Again he was involved in motor sport, but remained on the fringe, because he had this idea that he should learn Japanese. He had been running Japanese race cars, and needed to import parts from Japan, so it seemed to make sense at that time. It was at that precise moment that serendipity changed his life. He read an advertisement placed by a Japanese company wishing to start a motor sports company in Melbourne. This was called Scuderia Motorsports and they were looking for mechanics and a manager. He applied for a mechanics position, but when they found that he could speak some Japanese, he was offered the position as manager.
The Japanese influence became stronger. They took him to Japan to race at the famous Mt. Fuji circuit, while the owner of the company would frequently make the trip to Melbourne, mainly because he liked coming to play golf. Ross’s ability with the Japanese language was becoming stronger, now taking formal lessons, and so were his connections with Japan.

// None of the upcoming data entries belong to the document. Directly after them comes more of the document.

--- config.mk ---
export PLATFORM = sky130hd
export DESIGN_NAME = w36alu_decode
export DESIGN_NICKNAME = d
export VERILOG_FILES = /design/src/rtl/w36alu_pkg.sv /design/src/rtl/w36alu_decode.sv
export SDC_FILE = /design/constraint.sdc
export NUM_CORES = 1
export LEC_CHECK = 0
export BUFFER_PORTS_ARGS = -buffer_cell sky130_fd_sc_hd__buf_2
export CAP_MARGIN = 15
export CORE_UTILIZATION = 50
export DETAILED_ROUTE_END_ITERATION = 8
export PLACE_DENSITY = 0.82
export SKIP_LAST_GASP = 1
export SYNTH_ARGS = -nofsm -noshare
export SYNTH_HDL_FRONTEND = slang
export SYNTH_SLANG_ARGS = --single-unit
export TNS_END_PERCENT = 10
--- constraint.sdc ---
create_clock -name vclk -period 13.9
set_input_delay 1.39 -clock vclk [all_inputs]
set_output_delay 1.39 -clock vclk [all_outputs]
set_load 0.02 [all_outputs]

It was time for him to really cement the relationship and he moved to Queensland’s Gold Coast, the most popular holiday region for the Japanese honeymooners. He decided to retire from motor sport, and hung up his helmet. That side of his life was over. On the Gold Coast, he joined a Japanese tour company and became a tour coordinator for them, to oversee their 35 tour guides. His Japanese language abilities continued to improve, but as we all know, when you live in an English speaking society, it is always difficult to become really fluent in a foreign language.
Again it was serendipity that changed his life – his old language teacher in Melbourne contacted him to advise of an opportunity on the island of Hokkaido. This was to work in a little village as a ‘Coordinator for International Relations’. Ross was told that immersion in the language would be the best way to become properly fluent, and this village did not speak English. He took the position without really knowing what was expected of him, and described the post as “Just teaching a little bit of English and walking around the village so that people could stare at me!”

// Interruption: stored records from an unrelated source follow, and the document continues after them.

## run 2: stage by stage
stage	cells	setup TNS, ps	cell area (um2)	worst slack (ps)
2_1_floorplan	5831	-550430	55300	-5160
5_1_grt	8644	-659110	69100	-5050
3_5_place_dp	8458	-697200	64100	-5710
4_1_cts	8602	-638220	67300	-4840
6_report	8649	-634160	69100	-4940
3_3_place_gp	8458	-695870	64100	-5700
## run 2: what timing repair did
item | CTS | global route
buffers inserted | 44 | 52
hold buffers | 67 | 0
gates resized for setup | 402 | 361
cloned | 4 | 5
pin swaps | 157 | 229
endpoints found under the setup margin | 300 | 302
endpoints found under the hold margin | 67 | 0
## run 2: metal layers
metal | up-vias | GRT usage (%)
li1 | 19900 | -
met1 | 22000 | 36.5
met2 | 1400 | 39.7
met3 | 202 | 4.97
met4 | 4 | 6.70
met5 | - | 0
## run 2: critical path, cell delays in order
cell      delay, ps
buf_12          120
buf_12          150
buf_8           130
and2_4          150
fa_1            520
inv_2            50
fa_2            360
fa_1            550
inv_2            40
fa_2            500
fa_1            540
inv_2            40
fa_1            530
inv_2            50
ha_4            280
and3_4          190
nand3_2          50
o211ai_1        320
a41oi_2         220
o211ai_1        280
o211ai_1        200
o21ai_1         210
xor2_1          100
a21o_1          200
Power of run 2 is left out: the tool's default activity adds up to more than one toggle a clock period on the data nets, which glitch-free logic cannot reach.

But there was more to it than that. Motor sport had not finished with him yet, or he with it. As his plane came in to land at the small village’s airstrip he noticed a development that looked very much like a race circuit. It was, and when the developers found about the new coordinator’s race background he was asked to become involved, even if just to translate signs into English, and translate the official documents from the world motor sport governing authority in Europe.
From there, it was a natural extension to be running his own team again, and then assisting the local rally promoters who had the ambition of hosting Japan’s first world rally championship round. With Ross’s assistance, this became reality in 2004.

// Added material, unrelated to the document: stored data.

==> config.mk <==
export PLATFORM = sky130hd
export DESIGN_NAME = cir_milstein_step
export DESIGN_NICKNAME = d
export VERILOG_FILES = /design/src/hdl/cms_pkg.sv /design/src/hdl/cir_milstein_step.sv
export SDC_FILE = /design/constraint.sdc
export NUM_CORES = 2
export LEC_CHECK = 0
export ABC_AREA = 0
export BUFFER_PORTS_ARGS = -buffer_cell sky130_fd_sc_hd__buf_2
export CORE_UTILIZATION = 25
export CTS_CLUSTER_SIZE = 12
export DETAILED_ROUTE_END_ITERATION = 12
export SETUP_SLACK_MARGIN = 0.1
export SLEW_MARGIN = 20
export SYNTH_ARGS = -nofsm -noshare
export SYNTH_HDL_FRONTEND = slang
export SYNTH_SLANG_ARGS = --single-unit
==> constraint.sdc <==
create_clock -name clk -period 12.81 [get_ports clk]
set_input_delay 1.281 -clock clk [delete_from_list [all_inputs] [get_ports clk]]
set_output_delay 1.281 -clock clk [all_outputs]
set_load 0.02 [all_outputs]
==> src/hdl/cms_pkg.sv <==
`default_nettype none
package cms_pkg;

  localparam int FRAC_BITS = 24;
  // root of (p << FRAC_BITS) with p below 2^31
  localparam int SQ_BITS = (31 + FRAC_BITS + 1) / 2;
  localparam int SQ_RAD_W = 2 * SQ_BITS;
  localparam int SQ_CNT_W = $clog2(SQ_BITS + 1);

  localparam logic [1:0] REG_REVERSION_SPEED = 2'd0;
  localparam logic [1:0] REG_LONG_TERM_MEAN = 2'd1;
  localparam logic [1:0] REG_VOLATILITY = 2'd2;

  localparam logic signed [31:0] W32_MAX = 32'sh7fffffff;
  localparam logic signed [31:0] W32_MIN = 32'sh80000000;

  typedef struct packed {
    logic sat;
    logic signed [31:0] val;
  } clip_t;

  function automatic clip_t clip64(input logic signed [63:0] v);
    clip_t r;
    r.sat = 1'b0;
    r.val = v[31:0];
    if (v > 64'(W32_MAX)) begin
      r.sat = 1'b1;
      r.val = W32_MAX;
    end else if (v < 64'(W32_MIN)) begin
      r.sat = 1'b1;
      r.val = W32_MIN;
    end
    return r;
  endfunction

  // round to nearest, ties up, then clip
  function automatic clip_t round_prod(input logic signed [63:0] prod);
    logic signed [63:0] v;
    logic signed [63:0] sh;
    v = prod + (64'sd1 <<< (FRAC_BITS - 1));
    sh = v >>> FRAC_BITS;
    return clip64(sh);
  endfunction

endpackage
`default_nettype wire

==> src/hdl/cir_milstein_step.sv <==
// one Milstein step of a CIR path per item, q8.24 fixed point
// a shared 32x32 multiplier (nine products, each through S_MUL then S_POST)
// and a one-bit-per-cycle 28-step square root do the work; a new item is taken
// only back in idle, and the next item is taken while the result waits at the output
// reset: synchronous, clears the parameter registers, current value and out_valid to zero
`default_nettype none
module cir_milstein_step (
  input  wire logic               clk,
  input  wire logic               rst,
  input  wire logic               cfg_write,
  input  wire logic [1:0]         cfg_index,
  input  wire logic [30:0]        cfg_data,
  input  wire logic               in_valid,
  output logic                    in_ready,
  input  wire logic               start_req,
  input  wire logic signed [31:0] initial_value,
  input  wire logic [30:0]        time_step,
  input  wire logic signed [31:0] normal_draw,
  output logic                    out_valid,
  input  wire logic               out_ready,
  output logic signed [31:0]      next_value,
  output logic                    saturated
);

  localparam logic [2:0] S_IDLE = 3'd0;
  localparam logic [2:0] S_DIFF = 3'd1;
  localparam logic [2:0] S_MUL  = 3'd2;
  localparam logic [2:0] S_POST = 3'd3;
  localparam logic [2:0] S_SQRT = 3'd4;
  localparam logic [2:0] S_SUM  = 3'd5;

  localparam logic [3:0] OP_KD    = 4'd0;
  localparam logic [3:0] OP_DRIFT = 4'd1;
  localparam logic [3:0] OP_XDT   = 4'd2;
  localparam logic [3:0] OP_SR    = 4'd3;
  localparam logic [3:0] OP_DIFFU = 4'd4;
  localparam logic [3:0] OP_Z2    = 4'd5;
  localparam logic [3:0] OP_SS    = 4'd6;
  localparam logic [3:0] OP_Q     = 4'd7;
  localparam logic [3:0] OP_CORR  = 4'd8;

  localparam int SQ = cms_pkg::SQ_BITS;

  logic [2:0] state;
  logic [3:0] op;

  logic [30:0] reversion_speed;
  logic [30:0] long_term_mean;
  logic [30:0] volatility;
  logic signed [31:0] current_value;

  logic signed [31:0] x;
  logic signed [31:0] dz;
  logic [30:0] dt;
  logic signed [31:0] tmp;
  logic signed [31:0] z2m;
  logic signed [34:0] acc;
  logic sat;

  logic signed [63:0] prod;
  logic signed [31:0] a_op;
  logic signed [31:0] b_op;

  logic [cms_pkg::SQ_RAD_W-1:0] sq_rad;
  logic [SQ+1:0] sq_rem;
  logic [SQ-1:0] sq_root;
  logic [cms_pkg::SQ_CNT_W-1:0] sq_cnt;
  logic [SQ+1:0] sq_rem_sh;
  logic [SQ+1:0] sq_trial;

  cms_pkg::clip_t post;
  cms_pkg::clip_t d_clip;
  cms_pkg::clip_t z2_clip;
  cms_pkg::clip_t sum_clip;

  logic signed [31:0] root_s;
  logic signed [31:0] x_pos;

  assign in_ready = (state == S_IDLE);
  assign root_s = 32'(sq_root);
  assign x_pos = x[31] ? 32'sd0 : x;

  // operand select for the shared multiplier
  always_comb begin
    a_op = tmp;
    b_op = $signed({1'b0, dt});
    case (op)
      OP_KD: begin
        a_op = $signed({1'b0, reversion_speed});
        b_op = tmp;
      end
      OP_DRIFT: begin
        a_op = tmp;
        b_op = $signed({1'b0, dt});
      end
      OP_XDT: begin
        a_op = x_pos;
        b_op = $signed({1'b0, dt});
      end
      OP_SR: begin
        a_op = $signed({1'b0, volatility});
        b_op = root_s;
      end
      OP_DIFFU: begin
        a_op = tmp;
        b_op = dz;
      end
      OP_Z2: begin
        a_op = dz;
        b_op = dz;
      end
      OP_SS: begin
        a_op = $signed({1'b0, volatility});
        b_op = $signed({1'b0, volatility});
      end
      OP_Q: begin
        a_op = tmp;
        b_op = $signed({1'b0, dt});
      end
      OP_CORR: begin
        a_op = tmp;
        b_op = z2m;
      end
      default: begin
        a_op = tmp;
        b_op = tmp;
      end
    endcase
  end

  always_comb begin
    post = cms_pkg::round_prod(prod);
    d_clip = cms_pkg::clip64(64'(signed'({2'b00, long_term_mean})) - 64'(x));
    z2_clip = cms_pkg::clip64(64'(post.val) - (64'sd1 <<< cms_pkg::FRAC_BITS));
    sum_clip = cms_pkg::clip64(64'(acc));
    sq_rem_sh = {sq_rem[SQ-1:0], sq_rad[cms_pkg::SQ_RAD_W-1 -: 2]};
    sq_trial = {sq_root, 2'b01};
  end

  always_ff @(posedge clk) begin
    if (rst) begin
      state <= S_IDLE;
      op <= OP_KD;
      reversion_speed <= '0;
      long_term_mean <= '0;
      volatility <= '0;
      current_value <= '0;
      out_valid <= 1'b0;
      sq_cnt <= '0;
    end else begin
      if (cfg_write) begin
        case (cfg_index)
          cms_pkg::REG_REVERSION_SPEED: reversion_speed <= cfg_data;
          cms_pkg::REG_LONG_TERM_MEAN: long_term_mean <= cfg_data;
          cms_pkg::REG_VOLATILITY: volatility <= cfg_data;
          default: ;
        endcase
      end
      // the final sum state refills the output register itself
      if (out_valid && out_ready && state != S_SUM) begin
        out_valid <= 1'b0;
      end
      case (state)
        S_IDLE: begin
          if (in_valid) begin
            x <= start_req ? initial_value : current_value;
            dt <= time_step;
            dz <= normal_draw;
            state <= S_DIFF;
          end
        end
        S_DIFF: begin
          tmp <= d_clip.val;
          sat <= d_clip.sat;
          acc <= 35'(x);
          op <= OP_KD;
          state <= S_MUL;
        end
        S_MUL: begin
          prod <= a_op * b_op;
          state <= S_POST;
        end
        S_POST: begin
          sat <= sat | post.sat | ((op == OP_Z2) & z2_clip.sat);
          op <= op + 4'd1;
          if (op == OP_XDT) begin
            state <= S_SQRT;
          end else if (op == OP_CORR) begin
            state <= S_SUM;
          end else begin
            state <= S_MUL;
          end
          case (op)
            OP_DRIFT, OP_DIFFU: begin
              acc <= acc + 35'(post.val);
            end
            OP_XDT: begin
              // product of two nonnegatives, kept nonnegative under the root
              sq_rad <= cms_pkg::SQ_RAD_W'({post.val[31] ? 31'd0 : post.val[30:0],
                                            {cms_pkg::FRAC_BITS{1'b0}}});
              sq_rem <= '0;
              sq_root <= '0;
              sq_cnt <= cms_pkg::SQ_CNT_W'(SQ);
            end
            OP_Z2: begin
              z2m <= z2_clip.val;
            end
            OP_Q: begin
              tmp <= post.val[31] ? 32'sd0 : (post.val >>> 2);
            end
            OP_CORR: begin
              acc <= acc + 35'(post.val);
            end
            default: begin
              tmp <= post.val;
            end
          endcase
        end
        S_SQRT: begin
          sq_rad <= sq_rad << 2;
          if (sq_rem_sh >= sq_trial) begin
            sq_rem <= sq_rem_sh - sq_trial;
            sq_root <= {sq_root[SQ-2:0], 1'b1};
          end else begin
            sq_rem <= sq_rem_sh;
            sq_root <= {sq_root[SQ-2:0], 1'b0};
          end
          sq_cnt <= sq_cnt - cms_pkg::SQ_CNT_W'(1);
          if (sq_cnt == cms_pkg::SQ_CNT_W'(1)) begin
            state <= S_MUL;
          end
        end
        S_SUM: begin
          // hold until the output register is free
          if (!out_valid || out_ready) begin
            next_value <= sum_clip.val;
            saturated <= sat | sum_clip.sat;
            current_value <= sum_clip.val;
            out_valid <= 1'b1;
            state <= S_IDLE;
          end
        end
        default: begin
          state <= S_IDLE;
        end
      endcase
    end
  end

  a_accept_starts: assert property (@(posedge clk) disable iff (rst)
    (in_valid && in_ready) |=> (state == S_DIFF))
    else $error("accepted item did not start the step");

  a_out_from_sum: assert property (@(posedge clk) disable iff (rst)
    $rose(out_valid) |-> ($past(state) == S_SUM))
    else $error("result raised outside the final sum");

  a_sqrt_count: assert property (@(posedge clk) disable iff (rst)
    (state == S_SQRT) |-> (sq_cnt != '0))
    else $error("square root ran past its last step");

  a_sqrt_rem: assert property (@(posedge clk) disable iff (rst)
    (state == S_SQRT) |-> (sq_rem[SQ+1] == 1'b0))
    else $error("square root remainder out of range");

endmodule
`default_nettype wire

==> results.sh <==
export IMPL_cap_violations=0
export IMPL_fillers=26000
export IMPL_cts_num_sinks=495
export IMPL_critical_path_required_ps=13180
export IMPL_hold_class="flop to flop"
export IMPL_timing_final_crit_period_ps=11650
export IMPL_h_tree_depth=2
export IMPL_gr_max_usage_layer="met2"
export IMPL_yosys_warnings=0
export IMPL_fin_skew_ps=63.1
export IMPL_cts_root_buffer="clkbuf_16"
export IMPL_tns_ps=0
export IMPL_slew_violations=0
export IMPL_pre_cts_ws_ps=1390
export IMPL_period_share=0.910
export IMPL_drc_errors=0
export IMPL_die_x_um=499
export IMPL_avgSynthCellArea_um2=9.37
export IMPL_grt_setup_unrepaired="false"
export IMPL_post_cts_setup_buffers=0
export IMPL_synth_most_common_cell="inv_1"
export IMPL_core_um2=246000
export IMPL_utilization=0.279
export IMPL_power_density_nw_per_um2=148
export IMPL_use_met2=0.274
export IMPL_grt_max_degree=70
export IMPL_worstSkewPairLatency_ps=680
export IMPL_cp_max_fo=41
export IMPL_grt_pass1_vias=50300
export IMPL_ys_top_cells_by_count="1167 x inv_1, 1083 x fa_1, 870 x nand2_1"
export IMPL_slowest_delay_ps=820
export IMPL_status="complete, no violations"
export IMPL_cts_tree="yes"
export IMPL_synth_edf_count=357
export IMPL_io_pins=169
export IMPL_grt_usage=0.177
export IMPL_grt_first_pass_wirelength_um=329000
export IMPL_drive_gt1_frac=0.0790
export IMPL_grt_ovfl_total=0
export IMPL_fin_ws_ps=1160
export IMPL_via_per_inst=4.85
export IMPL_slew_limit_headroom=0.188
export IMPL_cts_buffers=54
export IMPL_pwr_share_clk=0.157
export IMPL_p_switching_uw=4980
export IMPL_use_met1=0.234
export IMPL_ys_ff_latch=495
export IMPL_dpl_hpwl_um=180000
export IMPL_synth_area_leader_cell="fa_1"
export IMPL_syn_cell_area_um2=61800
export IMPL_routedWlPerCell_um=22.4
export IMPL_synth_distinct_cells=94
export IMPL_via_count=48000
export IMPL_irDropWorstVdd_v=0.000161
export IMPL_dr_pass1_iters=9
export IMPL_combPwrFrac=0.631
export IMPL_seq_power_share=0.212
export IMPL_fp_row_count=182
export IMPL_postRouteWirelength_um=222000
export IMPL_cp_start_kind="flop"
export IMPL_worst_setup_path_end_kind="flop"
export IMPL_start_util=0.251
export IMPL_post_cts_resized=0
export IMPL_cts_hold_buf=0
export IMPL_finalPower_uw=10200
export IMPL_synth_cells=6597
export IMPL_yosysSeqAreaShare=0.218
export IMPL_syn_to_final_growth_pct=10.9
export IMPL_cts_clk_slew_worst_paths_ps=60
export IMPL_drt_iter0_drc=4963
export IMPL_worst_pin_slew_ps=1220
export IMPL_intPower_uw=5200
export IMPL_nNetsFinal=8124
export IMPL_max_freq_mhz=85.8
export IMPL_p_leak_uw=0.0311
export IMPL_ys_async_sr_fraction=0
export IMPL_antenna_found_initial=21
export IMPL_met3_usage=0.0253
export IMPL_clk_path_buf_depth=3
export IMPL_synth_flop_cell="edfxtp_1"
export IMPL_synthTopCellsByArea="fa_1 35%, edfxtp_1 17%, inv_1 7.1%, ha_1 5.7%, nand2_1 5.3%"
export IMPL_crit_path_top_delay_cell="a41oi_2"
export IMPL_path_class="flop to flop"
export IMPL_port_buffers=168
export IMPL_dieHeight_um=499
export IMPL_die_area_um2=249000
export IMPL_hold_violations=0
export IMPL_path_common_cell="fa_1"
export IMPL_critPathArrivalTime_ps=12020
export IMPL_switching_share=0.489
export IMPL_gp_congestion=0.971
export IMPL_setup_viol=0
export IMPL_synth_top_area_share=0.351
export IMPL_ant_nets=0
export IMPL_syn_num_nets=8098
## through the flow
stage / hold slack, ps / area, um^2 / cells
2_1_floorplan: 431 / 61800 / 6597
3_5_place_dp: 446 / 66800 / 9787
4_1_cts: 454 / 68500 / 9888
3_3_place_gp: 442 / 66700 / 9787
5_1_grt: 468 / 68600 / 9895
6_report: 457 / 68600 / 9897
## layer usage
metal,vias up,routed length [um]
met4,10,14900
met5,-,57
met3,454,17500
met1,24500,90800
met2,2187,98200
li1,20900,-
## path summary, 6_finish.rpt
check	from	endpoint	slack (ps)	cells after the start
hold / removal	reversion_speed[3]	reversion_speed[3]	460	2
setup / recovery	op[0]	prod[60]	1160	29
setup reg to reg	op[0]	prod[60]	1160	29
hold reg to reg	reversion_speed[3]	reversion_speed[3]	460	2
## worst max-delay path, delay by kind of cell (launching register included)
family | cells | cell delay (ps)
AO/OA/AOI/OAI | 9 | 3670
buffers and inverters | 4 | 1230
XOR/XNOR | 1 | 120
adder cells (fa/ha/maj) | 10 | 4890
flip-flops | 1 | 340
AND/OR/NAND/NOR | 5 | 1030
## cells in the final DEF (no fill, tap or decap), types with 36 or more instances in the layout
cell       synthesis  layout
xor2_1            73      73
buf_4              0     148
nand3_1           81      80
mux2i_1           57      57
a22oi_1           59      59
clkbuf_16          0      59
edfxtp_1         357     357
ha_1             284     284
nand2_1          870     869
nor2_1           773     768
a222oi_1          50      50
fa_1            1083    1082
a21o_1           115     114
a21oi_1          234     232
inv_1           1167    1167
dfxtp_1          138     138
and3_1            52      52
and2_1            36      36
buf_2             16     167
nand2b_1          49      48
o21a_1            68      68
o21ai_0          138     126
nand4_1           52      52
xnor2_1          105     105
## power by group through the flow
stage	combinational [uW]	sequential, uW	clock [uW]
6_report	6430	2160	1600
5_1_grt	7050	2160	1680
4_1_cts	6350	2150	1630
3_5_place_dp	6200	2180	0
3_3_place_gp	6220	2180	0
2_1_floorplan	4040	2110	0
## cell type report
cell class,count,area [um^2],share of cell area
multi-input combinational,4588,42900,0.626
sequential,495,13500,0.197
inverter,1169,4390,0.0640
tap,3220,4030,0.0588
timing repair buffer,315,1950,0.0284
clock buffer,86,1620,0.0236
clock inverter,15,168,0.00245
antenna,9,22.5,0.000328
## logic make-up (layout without fill, tap and decap cells)
family / after synthesis / in the layout / synth area share
and+or+nand+nor: 2049 / 2049 / 0.142
buffers and inverters: 1514 / 1585 / 0.0925
adders and majority gates: 1368 / 1368 / 0.408
AOI/OAI and AO/OA: 901 / 901 / 0.0986
DFF: 495 / 495 / 0.218
xor gates and xnor gates: 179 / 179 / 0.0255
muxes: 91 / 91 / 0.0154
other: 0 / 9 / 0
## flip-flops by register name (all words and copies together) (netlist names)
register / flops
sq_rem: 28
long_term_mean: 31
acc: 35
x: 32
next_value: 32
saturated: 1
prod: 41
sq_rad: 32
reversion_speed: 31
dz: 32
tmp: 32
state: 3
dt: 31
sat: 1
volatility: 31
sq_cnt: 5
out_valid: 1
op: 4
current_value: 32
z2m: 32
sq_root: 28
(Power assumes the default switching activity.)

However, he was tiring of Japan, and had experienced Thailand on holidays, so became involved with the Rally of Thailand that year, and then decided to see if he could boost rallying in SE Asia.
As part of that dream, he has imported two rally cars to Thailand from Japan, and is looking for suitably sponsored young Thai drivers to promote. “Pattaya makes sense,” said Ross, “the majority of rallies are around this area, and I like the relaxed living here, after the straight-jacket society of Japan.”
So if you see a red Honda Integra rally car around our streets, you can say “Konichiwa” or even “G’Day”. Ross the motor racing linguist is amongst us, and if you have enough money and talent, you might even score that drive.